Barbara Black Koltuv

8 books19 followers
Barbara Black Koltuv received her Ph.D. in Clinical Psychology from Columbia University in 1962. She had a Post Doctoral Fellowship in 1963, and was licensed by New York State as a Psychologist. She began to study at the New York University Post Doctoral Program in Psychotherapy and Psychoanalysis. Her primary supervisor was Erich Fromm, with whom she studied the language of dreams, and learned to work with patients from a deeply spiritual psychological perspective. In 1969 she was awarded a Diploma in Psychoanalysis from the New York University Post-Doctoral Program.

Barbara Black Koltuv began her psychoanalytic practice in New York in 1963. She was known to be "a talented psychoanalyst" who, because she had no particular theoretical preference, "worked with dreams from the seat of my pants". All that changed in the summer of 1968 when she discovered Jung's autobiography, Memories, Dreams, Reflections.
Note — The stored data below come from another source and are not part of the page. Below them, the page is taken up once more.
This is an optimization exercise on Yosys and OpenROAD, whose aim is small area, a short achievable clock period and few clock cycles, not a production implementation. RTL that was checked went through simulation tests only; none was proved equivalent to the original. Power is estimated from default activity; no workload was simulated.

// ddp_core
module ddp_core (
    input  wire         clk,
    input  wire         rst,           
    input  wire         cmd_valid,
    output wire         cmd_ready,
    input  wire [7:0]   cmd_op,
    input  wire [111:0] cmd_data,
    input  wire [15:0]  cmd_len,
    input  wire         cmd_txfail,    
    input  wire [63:0]  cmd_now_sec,   
    input  wire [29:0]  cmd_now_nanos,
    output reg          rsp_valid,
    output reg  [2:0]   rsp_status,
    output reg  [111:0] rsp_data,
    output reg  [15:0]  rsp_len,
    output reg          rsp_mism
);
clock: 10.0 ns
lec_check: 0
cap_margin: 10
core_margin: 2
core_utilization: 50
place_density: 0.65
slew_margin: 10
standard.sh (not shown) runs the stock make flow with config.mk's settings and CLKGATE_MAP_FILE= SYNTH_SCRIPT=/design/flow/synth_recipe.tcl, a recipe that flattens the netlist after the stock synthesis.
==> flow/flow/run.sh <==
#!/bin/bash
# The standard layout, with a tighter setup target for timing repair
# (the constraints are unchanged) and the smallest buffer on the ports.
bash standard.sh SETUP_SLACK_MARGIN=6.8 "BUFFER_PORTS_ARGS=-buffer_cell sky130_fd_sc_hd__buf_1" finish > standard.log 2>&1
Testbench counts at the start, summed over its fixed seeds: cycles 10,492.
There she found a theoretical orientation that honored intuition and was deep and broad enough to include psychology, imagination, creativity, spirituality, and a way of healing personal suffering. She began reading everything of Jung's and the Jungians, and began analysis with a wonderful Jungian analyst.

In 1973 she began training at the C.G. Jung Institute of New York. There, her teachers were Edward Edinger and Christopher Whitmont.

She received her Diploma as a Jungian Analyst in 1980 from the C.G. Jung Institute of New York and served on the Board of the Institute, and on the faculty as a supervisor and training analyst.

She lectured and gave workshops and classes in feminine psychology, Lilith, relationships, creativity, and spirituality at the C.G. Jung Foundation, Wainwright House, and The Open Center.

In 2003 she was a founding member of the Jungian Psychoanalytic Association, where she continue to be a faculty member, supervisor, and senior analyst, and serve on the Philip T. Zabriskie Lecture Committee.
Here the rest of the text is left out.